The question is: What happens to the business if this service fails?
| Tier | Business Impact | Examples |
|---|---|---|
| critical | Revenue loss, safety risk, core user flow blocked | Checkout, Authentication, Payments, Core API |
| standard | Degraded experience, workarounds exist | Search, Recommendations, Notifications |
| low | Minimal user impact, internal tooling | Reports, Batch jobs, Admin dashboards |
What Tier Controls¶
SLO Targets¶
| Metric | Critical | Standard | Low |
|---|---|---|---|
| Availability | 99.95% | 99.5% | 99.0% |
| Latency P99 | 200ms | 500ms | 2000ms |
| Error Rate | 0.05% | 0.5% | 1.0% |
Error Budget & Gates¶
| Aspect | Critical | Standard | Low |
|---|---|---|---|
| Monthly error budget | 21.6 min | 3.6 hrs | 7.2 hrs |
check-deploy blocks at | < 10% remaining | < 5% remaining | Advisory only |
check-deploy warns at | < 20% remaining | < 10% remaining | < 20% remaining |
Alerting Thresholds¶
| Alert Type | Critical | Standard | Low |
|---|---|---|---|
| Error rate threshold | > 1% | > 5% | > 10% |
| Latency P99 threshold | > 500ms | > 2s | > 5s |
| Availability threshold | < 99.9% | < 99% | < 95% |
PagerDuty Escalation¶
| Aspect | Critical | Standard | Low |
|---|---|---|---|
| Initial urgency | High | Low | Low |
| Escalation delay | 5 minutes | 30 minutes | 60 minutes |
| Auto-resolve | No | After 30 min | After 60 min |
Choosing a Tier¶
Ask These Questions¶
- Revenue impact: Does downtime directly cost money?
- Yes →
critical - Indirectly →
standard -
No →
low -
User-facing: Do end users see this service's output?

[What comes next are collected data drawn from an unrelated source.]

==> src/rtl/led_animation.sv <==
// Heartbeat LED pattern lookup: one-cycle registered read of an 8-entry frame table plus a frame-change pulse.
// Optional macro LED_ANIMATION_LOAD_EN makes the table writable through the wr_* port group.
module led_animation #(
    parameter bit INVERT = 1'b0
) (
    input  logic       clk_i,
    input  logic       rst_n_i,
    input  logic [2:0] address_i,
`ifdef LED_ANIMATION_LOAD_EN
    input  logic       wr_en_i,
    input  logic [2:0] wr_addr_i,
    input  logic [7:0] wr_data_i,
`endif
    output logic [7:0] db_entry_o,
    output logic       frame_changed_o
);

    localparam logic [7:0] INV_MASK = INVERT ? 8'hFF : 8'h00;

    function automatic logic [7:0] default_entry(input logic [2:0] idx);
        logic [7:0] val;
        case (idx)
            3'd0:    val = 8'h18;
            3'd1:    val = 8'h3C;
            3'd2:    val = 8'h7E;
            3'd3:    val = 8'hFF;
            3'd4:    val = 8'hFF;
            3'd5:    val = 8'h7E;
            3'd6:    val = 8'h3C;
            default: val = 8'h18;
        endcase
        return val;
    endfunction

    logic [7:0] lut_rd;

`ifdef LED_ANIMATION_LOAD_EN
    logic [7:0] lut_q [8];

    // The read below uses the pre-edge contents, so a same-entry write shows up one read later.
    always_ff @(posedge clk_i or negedge rst_n_i) begin
        if (!rst_n_i) begin
            for (int i = 0; i < 8; i++) begin
                lut_q[i] <= default_entry(3'(i));
            end
        end else if (wr_en_i) begin
            lut_q[wr_addr_i] <= wr_data_i;
        end
    end

    assign lut_rd = lut_q[address_i];
`else
    assign lut_rd = default_entry(address_i);
`endif

    logic [7:0] db_entry_q, db_entry_d;
    logic       frame_changed_q, frame_changed_d;
    logic [2:0] last_addr_q, last_addr_d;

    always_comb begin
        db_entry_d      = lut_rd ^ INV_MASK;
        frame_changed_d = (address_i != last_addr_q);
        last_addr_d     = address_i;
    end

    always_ff @(posedge clk_i or negedge rst_n_i) begin
        if (!rst_n_i) begin
            db_entry_q      <= 8'h18 ^ INV_MASK;
            frame_changed_q <= 1'b0;
            last_addr_q     <= 3'd0;
        end else begin
            db_entry_q      <= db_entry_d;
            frame_changed_q <= frame_changed_d;
            last_addr_q     <= last_addr_d;
        end
    end

    assign db_entry_o      = db_entry_q;
    assign frame_changed_o = frame_changed_q;

endmodule

==> config.mk <==
export PLATFORM = sky130hd
export DESIGN_NAME = led_animation
export DESIGN_NICKNAME = d
export VERILOG_FILES = /design/src/rtl/led_animation.sv
export SDC_FILE = /design/constraint.sdc
export NUM_CORES = 1
export LEC_CHECK = 0
export ABC_AREA = 1
export ABC_CLOCK_PERIOD_IN_PS = 800
export CAP_MARGIN = 25
export CORE_AREA = 2 2 39 41
export CTS_CLUSTER_DIAMETER = 120
export DETAILED_ROUTE_END_ITERATION = 8
export DIE_AREA = 0 0 41 43
export PLACE_DENSITY = 0.53
export SETUP_SLACK_MARGIN = 0.1
export SYNTH_ARGS = -nofsm -noshare
export SYNTH_HDL_FRONTEND = slang
export SYNTH_SLANG_ARGS = --single-unit
==> constraint.sdc <==
create_clock -name clk_i -period 0.8 [get_ports clk_i]
set_input_delay 0.2 -clock clk_i [delete_from_list [all_inputs] [get_ports clk_i]]
set_output_delay 0.2 -clock clk_i [all_outputs]
set_load 0.02 [all_outputs]
---- After elaboration in Yosys (flattened, before gate mapping) ----
Cells that the tools add are included.
storage, ports and cells
  bits in registers ....................... 12
  input bits .............................. 5
  logic and storage cells ................. 14
cells by class
  equality and inequality tests ........... 7
  muxes and demuxes ....................... 1
  reductions and logical operators ........ 3
operators with widths
  operator                                                               number
  8-bit one-hot mux with 3 select lines                                  1
  3-bit equality test, second input constant                             3
  3-bit by 2-bit equality test with 1-bit output, second input constant  2
  2-bit OR reduction                                                     3
  3-bit by 1-bit equality test with 1-bit output, second input constant  1
  3-bit != test                                                          1

---- Longest topological paths before layout ----
Gate-level depths: netlist (run 1).
  depth after elaboration ................. 3
  mapped depth ............................ 4

---- Worst setup path before layout (run 1) ----
No wires, ideal clock.
  path type ............................... register to output
  start point ............................. register db_entry_q[5] (netlist: db_entry_o[5])
  end point ............................... output port db_entry_o[5]
  arrival ................................. 613 ps
  required time ........................... 600 ps
  slack ................................... -13 ps
  cell stages (with the launch flop) ...... 2
  cell sequence ........................... dfrtp_1 -> buf_4
RTL lines
  item                    RTL line  source
  start, declared         56        logic [7:0] db_entry_q, db_entry_d;
  start signal, assigned  68        db_entry_q <= 8'h18 ^ INV_MASK;
  start signal, assigned  72        db_entry_q <= db_entry_d;
  end, declared           14        output logic [7:0] db_entry_o,
No word-level cell between the ends.

==> impl_results.md, run 1 <==
* Yosys top cell area share at 57.4%
* Core box area at 0.00138 mm^2
* WP data required at 0.60 ns
* Asr flop ratio synth at 100%
* Syn_area_per_cell at 9.85 um^2
* WS Path Type: register to output port
* Post-CTS Setup Bufs at 0
* Final Util at 32.1%
* CP delay by family, top: flip-flops
* Ant. Diodes at 0
* Synth top cells by count: dfrtp_1, nand2_1, buf_4, inv_1, xnor2_1
* Synth-to-Final Area Change at 45.5%
* DP Wirelength at 302 um
* Critical Path AT at a little under 0.8 ns
* Sequential-to-total area share from yosys stat at between 50 and 60%
* Final Setup Violations at 7
* Width of the die at around 41 um
* Status: finished, violations left
* Via/cell ratio at between 3 and 4
* Number of nets with antenna violations after routing at 0
* Initial DRC Count at 4
* Largest net degree at the start of global routing at 8
* Reg clk slew, reported paths at about 0.050 ns
* #FFs+latches synth at 7
* Crit end category: output port
* I/O Buffers at 11
* YS warnings at 0
* GP Congestion at 0.736
* Synth area leader: dfrtp_1
* Distinct cells, synth at 9
* DR top layer: met3
* Clock network power share at roughly a third
* Fin Setup TNS at -1.28 ns
* Met3 WL at 90 um
* Worst skew pair latency at 0.25 ns
* Hold_buf cts at 0
* Max clock buf depth at 2
* Placed cell areas at 405 um^2
* Die height at 43 um
* Max Fanout on Critical Path at 2
* Leak pwr at roughly 0.22 nW
* Top FF cell, synth: dfrtp_1
* Critical path's largest stage delay at 0.41 ns
* Final WS setup at -0.190 ns
* Sw frac at 26.2%
* Logic pwr share at ~22%
* Max frequency at 1.01 GHz
* DR WL/cell at slightly above 7 um
* Clk root buf: clkbuf_4
* Number of synthesized flops with an enable pin at 0
* Crit path launch type: register
* CP Buf/Inv Count at 1
* RSZ-0062 raised after global routing: true
* Net load switching power at 0.238 mW
* Total grt overflow at 0
* Global-route wire length before repair at 662 um
* R2R setup slack at 0.09 ns
* Worst-case reg-to-reg path depth at 4
* Fin crit share at 124%
* Hold Path Class: input pin to async pin
* Met1 wire length at 142 um
* Initial cell density of the core at 22.1%
* Minimum clock period at between 0.9 and 1 ns
* R2r startpoint: last_addr_q[0]
* Fin area at 444 um^2
* Hold Slack at 0.199 ns
* GRT Overall Usage at 6.80%
* Clk sinks at 7
* # DRC at 0
* Worst vdd ir at 1.06 mV
* P per Cell Area at around 2000 mW/mm^2
* Vias in the first global route at 160
* Met2 WL at approximately 180 um
* Initial antenna violation count at 0
* CTS tree: done
* Max-cap check violation count at 0
* Violated checks: negative setup slack
* Total wire length at ~410 um
* CTS buffer count at 3
* Worst Skew at between 0.006 and 0.007 ns
* CTS H-tree depth at 1
* Cell Area, Synth at 305 um^2
* Endpoints failing hold at 0
* Fin. max-slew vios at 0
* FF-to-FF End: frame_changed_o
* Int Pwr at roughly 0.67 mW
* Reg power frac at 44.2%
* Via Count at 212
* Layout cells sized above 1 at 33.3%
* Critical path's slowest cell: dfrtp_2
* CP Cell Sequence: buf_6
* Cells after Synth at 31
* Die area at 0.00176 mm^2
* DRT Pass-1 Iters at 2
* Post-layout nets at 48
* Num rows at 14
* Largest cells by area after synthesis: dfrtp_1, buf_4, nand2_1
* IO Count at 14
flip-flops by register name (all words and copies together) (netlist names):
name             flops
db_entry_o           3
last_addr_q          3
frame_changed_o      1
power groups by stage:
stage               clock network, mW  logic, mW  registers [mW]
finish                          0.309      0.198           0.401
global placement                    0      0.192           0.399
CTS                             0.322      0.199           0.401
floorplan                           0      0.103           0.427
detailed placement                  0      0.193           0.400
global route                    0.362      0.218           0.404
placed cells by master, fill, tap and decap left out, drive strengths merged:
cell / count
buf: 7
clkbuf: 4
clkdlybuf4s50: 1
conb: 2
dfrtp: 7
dlygate4sd2: 3
inv: 5
nand2: 7
nand3: 1
nor2: 1
xnor2: 3
xor2: 1
stage by stage:
| stage | worst slack (ns) | std cells | total power, mW |
|---|---|---|---|
| 2_1_floorplan | 0.0233 | 32 | 0.531 |
| 3_3_place_gp | -0.406 | 54 | 0.591 |
| 3_5_place_dp | -0.424 | 54 | 0.593 |
| 4_1_cts | -0.199 | 58 | 0.923 |
| 5_1_grt | -0.234 | 58 | 0.983 |
| 6_report | -0.190 | 58 | 0.908 |
metal layers:
layer	global-route usage, %	vias up
met3	9.95	0
li1	-	105
met4	4.00	0
met2	7.19	17
met1	6.33	90
met5	0	-
worst max-delay path by stage:
| stage | from | end | slack (ns) | cells past startpoint |
|---|---|---|---|---|
| 2_1_floorplan | db_entry_o[5] | db_entry_o[5] | 0.02 | 1 |
| 5_1_grt | db_entry_o[0] | db_entry_o[0] | -0.23 | 1 |
| 6_report | db_entry_o[6] | db_entry_o[1] | -0.19 | 1 |
| 3_5_place_dp | address_i[1] | db_entry_o[0] | -0.42 | 3 |
| 3_3_place_gp | address_i[1] | db_entry_o[5] | -0.41 | 3 |
| 4_1_cts | db_entry_o[6] | db_entry_o[6] | -0.20 | 1 |
cells by family after synthesis:
| family | share of synthesized area [%] |
|---|---|
| flops | 57.4 |
| other cells | 1.23 |
| buf+inv | 18.4 |
| simple gates | 11.5 |
| xor+xnor | 11.5 |
layout make-up:
type	count	area, um^2
clock buffer	4	26.3
fill	149	940
inverter	5	18.8
multi-input combinational	15	85.1
timing repair buffer	11	115
sequential	7	179
tap	16	20.0
repair_timing:
item / CTS / global route
pin swaps: 1 / 4
endpoints found under the setup margin: 11 / 10
resized for setup: 46 / 0
No activity file was read; power rests on OpenSTA's default activity.
==> inputs of run 2 (changes only) <==
--- a/config.mk
+++ b/config.mk
@@ -6,13 +6,13 @@
 export NUM_CORES = 1
 export LEC_CHECK = 0
 export ABC_AREA = 1
-export ABC_CLOCK_PERIOD_IN_PS = 800
+export ABC_CLOCK_PERIOD_IN_PS = 1130
 export CAP_MARGIN = 25
 export CORE_AREA = 2 2 39 41
 export CTS_CLUSTER_DIAMETER = 120
 export DETAILED_ROUTE_END_ITERATION = 8
 export DIE_AREA = 0 0 41 43
-export PLACE_DENSITY = 0.53
+export PLACE_DENSITY = 0.52
 export SETUP_SLACK_MARGIN = 0.1
 export SYNTH_ARGS = -nofsm -noshare
 export SYNTH_HDL_FRONTEND = slang
==> constraint.sdc (replaced) <==
create_clock -name clk_i -period 1.13 [get_ports clk_i]
set_input_delay 0.2825 -clock clk_i [delete_from_list [all_inputs] [get_ports clk_i]]
set_output_delay 0.2825 -clock clk_i [all_outputs]
set_load 0.02 [all_outputs]
==> run 2 against run 1 <==
  * The run now ends clean
  * First-iteration DRC count fell by 100%
  * Via count is 4.2% lower
  * Die area did not move
  * Non-clock buffer count stayed put
  * Combinational power decreased by 41%
  * Clock power fell by 28%
  * Flip-flop and latch count stayed put
  * Cell count unchanged
  * Power shrank 32%
  * Critical endpoint is now db_entry_o[0]
==> impl_results.md, run 2 (synthesis results as in run 1) <==
* DRT Pass-1 Iters at 1
* RSZ-0062 raised after global routing: true
* # DRC at 0
* CTS tree: done
* Commonest non-fill, non-tap cells in the layout: nand2_1, dfrtp_1, buf_2
* Leak pwr at 0.212 nW
* CP Buf/Inv Count at 1
* Endpoints failing hold at 0
* WS Path Type: register to output port
* Via Count at 203
* Net load switching power at 0.168 mW
* Clk root buf: clkbuf_4
* Reg clk slew, reported paths at 0.05 ns
* Die area at 0.00176 mm^2
* R2R setup slack at 0.42 ns
* Vias in the first global route at 170
* CTS buffer count at 3
* Max-cap check violation count at 0
* Initial antenna violation count at 0
* Clock network power share at 36.3%
* WP data required at 0.85 ns
* Fillers at roughly 150
* CTS H-tree depth at 1
* Max Fanout on Critical Path at 2
* DP Worst Slack at -0.215 ns
* Fin. max-slew vios at 0
* Sw frac at 27.2%
* Initial cell density of the core at 22.1%
* Area of the multi-input gates at around 85 um^2
* Reg power frac at 44.8%
* Hold Path Class: input pin to async pin
* Crit path launch type: register
* Worst skew pair latency at approximately 0.25 ns
* Hold Slack at approximately 0.29 ns
* Max clock buf depth at 2
* I/O Buffers at 11
* GRT Overall Usage at 6.99%
* FF-to-FF End: frame_changed_o
* Fin area at 405 um^2
* Clk sinks at 7
* Critical Path AT at 0.76 ns
* Worst vdd ir at 0.520 mV
* DR WL/cell at just under 8 um
* Crit end category: output port
* Ant. Diodes at 0
* IO Count at 14
* Global-route wire length before repair at 696 um
* Total grt overflow at 0
* Minimum clock period at 1.05 ns
* Core box area at 0.00138 mm^2
* Critical path's slowest cell: dfrtp_1
* Worst-case reg-to-reg path depth at 2
* Synth-to-Final Area Change at 32.8%
* Width of the die at 41 um
* GP Congestion at 0.700
* FF/Latch Area at 175 um^2
* P per Cell Area at 1520 mW/mm^2
* Placed cell areas at 402 um^2
* Crit path depth at 1
* Hold_buf cts at 0
* Worst Skew at 0.00640 ns
* Logic pwr share at 18.9%
* Status: complete, no violations
* Final WS setup at 0.0838 ns
* Tot Pwr at 0.617 mW
* Fin crit share at 92.6%
* Die height at between 40 and 50 um
* Initial DRC Count at 0
* Max frequency at 0.956 GHz
* Final Setup Violations at 0
* Total wire length at 452 um
* Post-layout nets at 48
* R2r startpoint: last_addr_q[1]
* Largest net degree at the start of global routing at 8
* Via/cell ratio at 3.50
* Int Pwr at 0.449 mW
* DP Wirelength at 331 um
* Layout cells sized above 1 at 26.2%
* Number of nets with antenna violations after routing at 0
* CP delay by family, top: flip-flops
* Num rows at 14
* Critical path's largest stage delay at 0.37 ns
* CP Cell Sequence: buf_2
==> run 2: cell types whose count changed in the layout (fill, tap and decap cells not counted) <==
| cell | change |
|---|---|
| buf_2 | +6 |
| buf_6 | -6 |
| clkdlybuf4s50_1 | +2 |
| dfrtp_1 | +3 |
| dfrtp_2 | -3 |
| dlygate4sd2_1 | -2 |
==> run 2: timing repair <==
| item | CTS | global route |
|---|---|---|
| gates resized for setup | 32 | 0 |
| setup endpoints to repair | 10 | 7 |
| setup buffers | 0 | 0 |
==> run 2: stage by stage <==
step                      util (%)  std cells  TNS, ns
after floorplan                  -         32        0
after global placement        29.0         54    -1.14
after detailed placement      29.0         54    -1.25
after CTS                     29.3         58        0
after global routing          29.3         58        0
final                         29.3         58        0
==> run 2: power groups by stage <==
stage	Sequential [mW]	Combinational (mW)	Clock, mW
after floorplan	0.298	0.0664	0
after global placement	0.281	0.137	0
after detailed placement	0.282	0.138	0
after CTS	0.277	0.119	0.233
after global routing	0.278	0.128	0.244
final	0.277	0.117	0.224
==> run 2: area by class of cell <==
cell class / instances / area share (%)
Clock buffer: 4 / 6.48
Inverter: 5 / 4.63
Multi-Input combinational cell: 15 / 21.0
Sequential cell: 7 / 43.2
Tap cell: 16 / 4.94
Timing Repair Buffer: 11 / 19.8
==> run 2: worst max path at each step <==
stage	startpoint	endpoint	slack, ns
finish	db_entry_o[0]	db_entry_o[0]	0.08
global route	db_entry_o[6]	db_entry_o[1]	0.05
CTS	db_entry_o[6]	db_entry_o[1]	0.07
detailed placement	address_i[1]	db_entry_o[5]	-0.22
global placement	address_i[1]	db_entry_o[5]	-0.18
floorplan	db_entry_o[5]	db_entry_o[5]	0.23
==> run 2: metal layers <==
layer | vias to the layer above | share of wire [%] | global-route usage (%)
met3 | 2 | 13 | 4.71
met4 | 0 | 1.8 | 10.0
met5 | - | 0 | 0
li1 | 104 | - | -
met1 | 88 | 46 | 6.95
met2 | 9 | 40 | 7.50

- Core flow (checkout, login) →
critical - Supporting flow (search, recommendations) →
standard -
Internal only →
low -
Recovery time: How quickly must this recover?
- Minutes →
critical - Hours →
standard - Days acceptable →
low
Common Mistakes¶
❌ Over-tiering: Making everything critical dilutes urgency and causes alert fatigue.
❌ Under-tiering: A payment service marked low won't get appropriate alerting or gates.
❌ Tiering by complexity: A complex service isn't necessarily critical. A simple service can be.
Specifying Tier¶
In your service.yaml:
NthLayer accepts multiple formats:
| Input | Normalized To |
|---|---|
critical, 1, tier-1, t1 | critical |
standard, 2, tier-2, t2 | standard |
low, 3, tier-3, t3 | low |
Overriding Tier Defaults¶
Tier sets defaults, but you can override any specific value:
name: checkout-api
tier: critical
slos:
- name: availability
target: 99.99 # Override: stricter than critical default (99.95)
resources:
- kind: PagerDuty
spec:
urgency: high
escalation_delay: 3m # Override: faster than critical default (5m)
Tier Changes¶
Changing a service's tier should be deliberate:
Promoting to higher tier (e.g., standard → critical): - Requires tighter SLOs - Triggers more aggressive alerting - Enables stricter deployment gates - Consider: Is the service actually ready for this scrutiny?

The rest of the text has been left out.